Private hospital in Uganda

Kampala Medical Chambers Hospital (KMCH), is a private hospital in Uganda.

==Location==
The hospital is located at 73 Buganda Road, on Nakasero Hill, in the Central Division of Kampala, Uganda's capital city. This is approximately 3 km south of Mulago National Referral Hospital. The coordinates of Kampala Medical Chambers Hospital are: 0°19'30.0"N 32°34'31.0"E (Latitude:0.325000; Longitude:32.575278).

==Overview==
Prior to 2014, three specialized doctors; Romano Byaruhanga, Joseph Turyabahika and Wilson Were, established a consultation clinic at 14A Buganda Road, in the center of Kampala, which they named Kampala Medical Chambers Clinic. In 2014, following the completion of a new multi-storey building (Jowiro House) at 73 Buganda Road, the clinic relocated to the new premises and began to admit inpatients, although it continued to attend to outpatients. The new hospital complex was named Kampala Medical Chambers Hospital.

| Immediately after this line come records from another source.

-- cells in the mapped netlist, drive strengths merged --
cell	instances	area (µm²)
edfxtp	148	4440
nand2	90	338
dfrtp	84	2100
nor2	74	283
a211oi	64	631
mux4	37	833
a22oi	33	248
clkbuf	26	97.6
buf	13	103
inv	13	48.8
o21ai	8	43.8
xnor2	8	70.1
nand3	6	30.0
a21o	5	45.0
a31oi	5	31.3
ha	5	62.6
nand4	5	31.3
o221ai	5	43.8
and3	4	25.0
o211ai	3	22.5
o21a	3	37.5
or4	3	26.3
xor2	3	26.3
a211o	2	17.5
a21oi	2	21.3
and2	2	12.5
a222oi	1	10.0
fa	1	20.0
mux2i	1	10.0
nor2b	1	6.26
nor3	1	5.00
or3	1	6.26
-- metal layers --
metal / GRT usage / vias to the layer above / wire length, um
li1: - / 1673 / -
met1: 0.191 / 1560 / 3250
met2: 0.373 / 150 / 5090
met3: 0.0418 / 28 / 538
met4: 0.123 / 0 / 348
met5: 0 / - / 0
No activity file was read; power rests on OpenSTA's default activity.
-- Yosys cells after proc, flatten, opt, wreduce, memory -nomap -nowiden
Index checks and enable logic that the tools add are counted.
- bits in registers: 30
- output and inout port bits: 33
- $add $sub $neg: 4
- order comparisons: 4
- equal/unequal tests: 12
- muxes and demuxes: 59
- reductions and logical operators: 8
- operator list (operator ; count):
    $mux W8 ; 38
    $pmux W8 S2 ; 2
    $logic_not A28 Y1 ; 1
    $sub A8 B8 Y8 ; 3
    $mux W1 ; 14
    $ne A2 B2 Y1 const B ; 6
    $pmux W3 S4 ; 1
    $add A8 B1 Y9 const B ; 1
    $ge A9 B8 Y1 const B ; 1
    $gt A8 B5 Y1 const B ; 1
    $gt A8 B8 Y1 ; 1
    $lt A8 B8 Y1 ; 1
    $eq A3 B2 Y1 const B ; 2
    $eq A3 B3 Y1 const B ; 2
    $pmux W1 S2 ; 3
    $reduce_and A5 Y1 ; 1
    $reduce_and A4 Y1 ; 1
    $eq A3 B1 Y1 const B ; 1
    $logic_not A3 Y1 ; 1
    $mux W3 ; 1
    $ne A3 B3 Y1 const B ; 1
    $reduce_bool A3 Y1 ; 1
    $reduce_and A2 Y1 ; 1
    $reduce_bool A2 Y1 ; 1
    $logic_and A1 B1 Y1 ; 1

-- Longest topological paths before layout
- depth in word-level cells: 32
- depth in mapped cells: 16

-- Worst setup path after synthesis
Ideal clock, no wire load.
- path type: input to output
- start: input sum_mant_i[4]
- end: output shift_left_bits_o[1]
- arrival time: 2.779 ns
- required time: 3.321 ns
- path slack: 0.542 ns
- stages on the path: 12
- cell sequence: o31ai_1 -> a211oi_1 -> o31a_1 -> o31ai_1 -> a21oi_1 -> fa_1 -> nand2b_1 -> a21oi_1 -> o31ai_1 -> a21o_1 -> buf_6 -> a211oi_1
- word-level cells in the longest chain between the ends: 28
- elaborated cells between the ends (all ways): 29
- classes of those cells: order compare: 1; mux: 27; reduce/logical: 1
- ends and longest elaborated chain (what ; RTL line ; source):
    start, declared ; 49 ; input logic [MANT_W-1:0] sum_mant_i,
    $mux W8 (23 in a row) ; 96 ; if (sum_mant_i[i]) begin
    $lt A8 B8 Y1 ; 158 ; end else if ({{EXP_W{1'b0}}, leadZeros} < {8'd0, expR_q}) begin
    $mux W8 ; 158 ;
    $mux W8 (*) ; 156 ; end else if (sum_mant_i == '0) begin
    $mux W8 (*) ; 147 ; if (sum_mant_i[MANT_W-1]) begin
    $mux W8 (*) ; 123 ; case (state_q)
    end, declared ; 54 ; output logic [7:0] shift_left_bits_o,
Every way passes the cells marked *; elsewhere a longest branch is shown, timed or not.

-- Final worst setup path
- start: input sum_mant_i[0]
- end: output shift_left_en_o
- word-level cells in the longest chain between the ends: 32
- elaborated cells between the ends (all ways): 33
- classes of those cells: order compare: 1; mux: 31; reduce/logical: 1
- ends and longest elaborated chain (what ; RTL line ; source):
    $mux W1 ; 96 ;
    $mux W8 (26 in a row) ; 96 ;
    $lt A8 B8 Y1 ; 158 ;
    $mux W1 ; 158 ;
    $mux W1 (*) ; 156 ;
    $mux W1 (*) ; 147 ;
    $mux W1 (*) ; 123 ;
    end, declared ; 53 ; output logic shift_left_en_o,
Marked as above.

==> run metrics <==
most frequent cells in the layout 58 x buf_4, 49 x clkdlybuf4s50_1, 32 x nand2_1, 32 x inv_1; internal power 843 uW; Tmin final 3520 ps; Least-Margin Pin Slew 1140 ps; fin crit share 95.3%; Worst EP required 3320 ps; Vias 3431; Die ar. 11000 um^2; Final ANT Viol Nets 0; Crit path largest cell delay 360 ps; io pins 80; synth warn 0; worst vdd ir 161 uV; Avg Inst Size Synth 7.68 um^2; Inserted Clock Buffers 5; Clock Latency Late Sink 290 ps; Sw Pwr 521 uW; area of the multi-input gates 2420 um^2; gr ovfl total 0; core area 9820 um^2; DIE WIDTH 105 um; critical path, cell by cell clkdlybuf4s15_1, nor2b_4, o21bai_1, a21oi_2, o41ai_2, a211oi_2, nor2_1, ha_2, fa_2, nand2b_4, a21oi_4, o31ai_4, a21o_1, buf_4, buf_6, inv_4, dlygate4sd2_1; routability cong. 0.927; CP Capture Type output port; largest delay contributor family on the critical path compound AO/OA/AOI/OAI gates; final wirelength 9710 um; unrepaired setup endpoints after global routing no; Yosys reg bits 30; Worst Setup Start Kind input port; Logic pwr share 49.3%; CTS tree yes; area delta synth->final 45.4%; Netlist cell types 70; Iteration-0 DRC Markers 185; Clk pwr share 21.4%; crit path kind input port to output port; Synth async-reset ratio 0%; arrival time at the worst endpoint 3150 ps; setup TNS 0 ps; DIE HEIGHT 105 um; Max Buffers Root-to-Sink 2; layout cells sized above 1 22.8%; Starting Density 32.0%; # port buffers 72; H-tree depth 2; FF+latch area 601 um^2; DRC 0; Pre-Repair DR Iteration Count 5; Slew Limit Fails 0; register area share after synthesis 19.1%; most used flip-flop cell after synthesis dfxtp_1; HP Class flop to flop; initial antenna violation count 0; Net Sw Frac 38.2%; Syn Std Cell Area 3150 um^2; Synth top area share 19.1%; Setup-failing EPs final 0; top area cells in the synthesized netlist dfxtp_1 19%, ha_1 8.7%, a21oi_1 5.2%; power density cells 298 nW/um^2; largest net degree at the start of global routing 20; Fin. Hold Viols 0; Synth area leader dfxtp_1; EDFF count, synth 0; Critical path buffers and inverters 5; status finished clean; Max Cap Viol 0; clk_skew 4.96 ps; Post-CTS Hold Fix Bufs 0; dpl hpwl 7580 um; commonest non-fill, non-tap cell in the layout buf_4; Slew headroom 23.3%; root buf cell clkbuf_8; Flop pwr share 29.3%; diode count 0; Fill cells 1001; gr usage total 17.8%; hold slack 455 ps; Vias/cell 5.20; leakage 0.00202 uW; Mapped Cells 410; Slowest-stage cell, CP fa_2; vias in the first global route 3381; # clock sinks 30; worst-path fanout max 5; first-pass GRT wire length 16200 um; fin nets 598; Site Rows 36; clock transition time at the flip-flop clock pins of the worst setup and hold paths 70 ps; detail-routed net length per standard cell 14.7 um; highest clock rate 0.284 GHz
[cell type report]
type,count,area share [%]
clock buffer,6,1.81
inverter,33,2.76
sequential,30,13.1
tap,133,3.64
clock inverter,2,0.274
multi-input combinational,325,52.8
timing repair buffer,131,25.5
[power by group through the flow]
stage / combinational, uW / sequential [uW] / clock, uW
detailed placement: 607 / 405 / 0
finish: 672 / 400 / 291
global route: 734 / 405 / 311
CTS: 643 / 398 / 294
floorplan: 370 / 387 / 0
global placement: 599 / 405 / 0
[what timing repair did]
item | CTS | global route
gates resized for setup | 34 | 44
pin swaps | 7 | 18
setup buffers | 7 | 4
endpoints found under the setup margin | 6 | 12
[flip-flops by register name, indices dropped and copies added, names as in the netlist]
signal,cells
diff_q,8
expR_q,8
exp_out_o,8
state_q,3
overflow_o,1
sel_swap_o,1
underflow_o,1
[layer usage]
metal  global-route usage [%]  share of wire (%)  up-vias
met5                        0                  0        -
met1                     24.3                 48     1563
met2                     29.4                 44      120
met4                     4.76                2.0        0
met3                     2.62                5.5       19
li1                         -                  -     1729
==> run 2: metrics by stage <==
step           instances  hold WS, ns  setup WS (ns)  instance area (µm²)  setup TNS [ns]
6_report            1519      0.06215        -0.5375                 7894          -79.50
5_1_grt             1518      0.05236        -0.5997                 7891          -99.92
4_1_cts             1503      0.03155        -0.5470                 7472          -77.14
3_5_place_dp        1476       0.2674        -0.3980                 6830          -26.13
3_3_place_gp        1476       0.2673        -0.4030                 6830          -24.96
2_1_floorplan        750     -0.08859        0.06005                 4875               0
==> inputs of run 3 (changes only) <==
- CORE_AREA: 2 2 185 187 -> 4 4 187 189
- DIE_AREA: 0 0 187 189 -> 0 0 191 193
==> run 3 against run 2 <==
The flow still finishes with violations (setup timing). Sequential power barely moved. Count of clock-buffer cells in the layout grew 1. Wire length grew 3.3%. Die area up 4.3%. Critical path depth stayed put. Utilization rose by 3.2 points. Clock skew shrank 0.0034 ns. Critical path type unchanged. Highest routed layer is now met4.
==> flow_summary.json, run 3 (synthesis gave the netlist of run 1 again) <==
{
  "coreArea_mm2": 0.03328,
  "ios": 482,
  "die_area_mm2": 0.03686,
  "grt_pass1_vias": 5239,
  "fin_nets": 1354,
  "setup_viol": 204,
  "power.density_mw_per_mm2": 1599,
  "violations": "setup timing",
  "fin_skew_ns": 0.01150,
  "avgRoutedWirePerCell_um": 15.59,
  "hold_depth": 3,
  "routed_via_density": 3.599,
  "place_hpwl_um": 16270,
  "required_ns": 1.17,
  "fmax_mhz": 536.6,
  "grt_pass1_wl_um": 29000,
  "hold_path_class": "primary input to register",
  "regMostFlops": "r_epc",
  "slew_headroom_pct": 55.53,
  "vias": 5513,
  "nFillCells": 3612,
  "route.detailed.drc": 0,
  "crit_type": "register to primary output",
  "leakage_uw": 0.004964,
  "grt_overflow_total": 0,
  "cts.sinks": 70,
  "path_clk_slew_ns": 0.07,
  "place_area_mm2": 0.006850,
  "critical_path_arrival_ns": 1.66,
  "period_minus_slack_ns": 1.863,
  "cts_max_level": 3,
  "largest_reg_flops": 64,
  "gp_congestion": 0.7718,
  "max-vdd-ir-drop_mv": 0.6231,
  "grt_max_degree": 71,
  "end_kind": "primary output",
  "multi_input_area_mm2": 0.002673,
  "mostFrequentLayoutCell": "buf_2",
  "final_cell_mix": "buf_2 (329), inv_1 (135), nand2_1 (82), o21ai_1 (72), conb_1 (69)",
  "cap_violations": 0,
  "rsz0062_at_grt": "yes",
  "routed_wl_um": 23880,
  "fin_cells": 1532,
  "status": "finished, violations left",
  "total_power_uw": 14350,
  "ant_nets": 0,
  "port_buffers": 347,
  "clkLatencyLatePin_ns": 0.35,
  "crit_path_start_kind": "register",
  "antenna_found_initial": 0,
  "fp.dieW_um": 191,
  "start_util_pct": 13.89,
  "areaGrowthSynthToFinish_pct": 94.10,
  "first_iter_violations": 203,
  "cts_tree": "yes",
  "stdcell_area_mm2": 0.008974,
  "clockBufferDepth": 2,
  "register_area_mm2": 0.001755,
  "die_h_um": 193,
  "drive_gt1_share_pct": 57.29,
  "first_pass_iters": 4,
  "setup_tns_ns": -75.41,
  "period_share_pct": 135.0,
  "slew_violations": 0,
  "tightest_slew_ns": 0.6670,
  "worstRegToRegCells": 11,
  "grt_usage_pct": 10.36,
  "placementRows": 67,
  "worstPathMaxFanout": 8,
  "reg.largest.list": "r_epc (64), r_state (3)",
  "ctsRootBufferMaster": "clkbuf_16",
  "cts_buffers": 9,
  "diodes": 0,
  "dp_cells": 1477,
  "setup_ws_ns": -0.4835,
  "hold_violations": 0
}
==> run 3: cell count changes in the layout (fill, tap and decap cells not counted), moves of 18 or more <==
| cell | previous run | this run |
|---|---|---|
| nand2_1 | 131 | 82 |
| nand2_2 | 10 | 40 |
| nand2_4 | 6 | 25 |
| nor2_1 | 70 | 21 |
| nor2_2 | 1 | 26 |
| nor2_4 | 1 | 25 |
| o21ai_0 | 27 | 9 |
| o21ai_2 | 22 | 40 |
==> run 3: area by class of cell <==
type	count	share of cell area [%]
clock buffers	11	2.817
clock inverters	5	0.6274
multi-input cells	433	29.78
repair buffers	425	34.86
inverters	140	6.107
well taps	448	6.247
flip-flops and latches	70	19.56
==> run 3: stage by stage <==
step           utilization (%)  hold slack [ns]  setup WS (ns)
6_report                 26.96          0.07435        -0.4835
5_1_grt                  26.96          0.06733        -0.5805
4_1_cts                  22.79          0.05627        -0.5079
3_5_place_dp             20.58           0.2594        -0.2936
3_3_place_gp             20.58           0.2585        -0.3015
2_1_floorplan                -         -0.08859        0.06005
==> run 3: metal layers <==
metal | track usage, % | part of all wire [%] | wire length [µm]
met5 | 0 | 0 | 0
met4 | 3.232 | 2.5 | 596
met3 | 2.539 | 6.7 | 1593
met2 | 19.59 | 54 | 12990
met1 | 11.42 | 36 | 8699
--- src/rtl/dsm_pkg.sv ---
// rtl/dsm_pkg.sv - shared ternary PWM code and sample-format definitions
package dsm_pkg;

  localparam logic [1:0] PWM_POS  = 2'b01;
  localparam logic [1:0] PWM_NEG  = 2'b11;
  localparam logic [1:0] PWM_ZERO = 2'b00;
  localparam logic [1:0] PWM_INV  = 2'b10;

  localparam int DSM_SAMPLE_W = 15;
  localparam logic signed [DSM_SAMPLE_W-1:0] DSM_SAMPLE_MAX = 15'sh3fff;
  localparam logic signed [DSM_SAMPLE_W-1:0] DSM_SAMPLE_MIN = 15'sh4000;

  // Invalid code deliberately folds to zero so a glitch never biases the mean.
  function automatic logic signed [1:0] pwm_to_x(input logic [1:0] code);
    logic signed [1:0] v;
    v = 2'sb00;
    case (code)
      PWM_POS: v = 2'sb01;
      PWM_NEG: v = 2'sb11;
      default: v = 2'sb00;
    endcase
    return v;
  endfunction

endpackage
### config.mk
export PLATFORM = sky130hd
export DESIGN_NAME = reg_writeback_flat
export DESIGN_NICKNAME = d
export VERILOG_FILES = /design/src/rtl/reg_writeback_if.sv /design/src/rtl/reg_writeback.sv /design/src/flat_wrapper.sv
export SDC_FILE = /design/constraint.sdc
export NUM_CORES = 2
export LEC_CHECK = 0
export BUFFER_PORTS_ARGS = -buffer_cell sky130_fd_sc_hd__buf_2
export CAP_MARGIN = 15
export CORE_ASPECT_RATIO = 0.5
export CORE_MARGIN = 3
export CORE_UTILIZATION = 35
export CTS_BUF_LIST = sky130_fd_sc_hd__clkbuf_4 sky130_fd_sc_hd__clkbuf_8 sky130_fd_sc_hd__clkbuf_16
export CTS_CLUSTER_DIAMETER = 100
export DETAILED_ROUTE_END_ITERATION = 12
export PLACE_DENSITY = 0.48
export SKIP_LAST_GASP = 1
export SLEW_MARGIN = 20
export SYNTH_ARGS = -nofsm -noshare
export SYNTH_HDL_FRONTEND = slang
export SYNTH_SLANG_ARGS = --single-unit
export TNS_END_PERCENT = 20
### constraint.sdc
create_clock -name clk -period 12.2 [get_ports clk]
set_input_delay 3.66 -clock clk [delete_from_list [all_inputs] [get_ports clk]]
set_output_delay 3.66 -clock clk [all_outputs]
set_load 0.1 [all_outputs]
### src/rtl/reg_writeback_if.sv
// Register-file / write-back bundle between the pipeline front end
// (Decode/Execute/Memory side, master) and the write-back stage (slave).
// The master drives the retiring instruction and the Decode read
// addresses; the slave returns read data, selected destinations, the
// sticky halt flag and the retired-instruction count.
interface reg_writeback_if #(
  parameter int DW    = 64,
  parameter int CNT_W = 32
);
  logic             inst_valid;
  logic [3:0]       icode;
  logic [3:0]       ifun;
  logic [3:0]       rA;
  logic [3:0]       rB;
  logic             Cnd;
  logic [DW-1:0]    valE;
  logic [DW-1:0]    valM;
  logic [3:0]       srcA;
  logic [3:0]       srcB;
  logic [DW-1:0]    valA;
  logic [DW-1:0]    valB;
  logic [3:0]       dstE;
  logic [3:0]       dstM;
  logic             halted;
  logic [CNT_W-1:0] retired;

  modport master (
    output inst_valid, icode, ifun, rA, rB, Cnd, valE, valM, srcA, srcB,
    input  valA, valB, dstE, dstM, halted, retired
  );

  modport slave (
    input  inst_valid, icode, ifun, rA, rB, Cnd, valE, valM, srcA, srcB,
    output valA, valB, dstE, dstM, halted, retired
  );
endinterface
<file path="config.mk">
export PLATFORM = sky130hd
export DESIGN_NAME = lsu_sequencer
export DESIGN_NICKNAME = d
export VERILOG_FILES = /design/src/rtl/lsu_sequencer_pkg.sv /design/src/rtl/lsu_wait_timer.sv /design/src/rtl/lsu_sequencer.sv
export SDC_FILE = /design/constraint.sdc
export NUM_CORES = 1
export LEC_CHECK = 0
export BUFFER_PORTS_ARGS = -buffer_cell sky130_fd_sc_hd__buf_2
export CORE_MARGIN = 5
export CORE_UTILIZATION = 45
export CTS_BUF_LIST = sky130_fd_sc_hd__clkbuf_4 sky130_fd_sc_hd__clkbuf_8 sky130_fd_sc_hd__clkbuf_16
export CTS_CLUSTER_SIZE = 20
export DETAILED_ROUTE_END_ITERATION = 8
export GPL_ROUTABILITY_DRIVEN = 0
export HOLD_SLACK_MARGIN = 0.1
export PLACE_DENSITY_LB_ADDON = 0.25
export SYNTH_ARGS = -nofsm -noshare
export SYNTH_HDL_FRONTEND = slang
export SYNTH_SLANG_ARGS = --single-unit
export TNS_END_PERCENT = 5
</file>
<file path="constraint.sdc">
create_clock -name clk -period 2.5 [get_ports clk]
set_clock_uncertainty 0.15 [all_clocks]
set_input_delay 0.375 -clock clk [delete_from_list [all_inputs] [get_ports clk]]
set_output_delay 0.375 -clock clk [all_outputs]
set_load 0.05 [all_outputs]
</file>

Kampala Medical Chambers Hospital is a member of the International Health Network, a health maintenance organisation The hospital and clinic played a role in the introduction of the menstrual cup to Ugandan patients.

==Hospital services==
The following services are on offer at Kampala Medical Chambers Hospital, as of November 2020: 1. Causality Department with Ambulance Services 2. Internal Medicine 3. Pediatrics 4. Endoscopy 5. Maternity and Family Planning (including Prenatal Care) 6. General Medical Care including wellness examinations 7. Obstetrics and Gynecology 8. General Surgery and 9. Dental Services.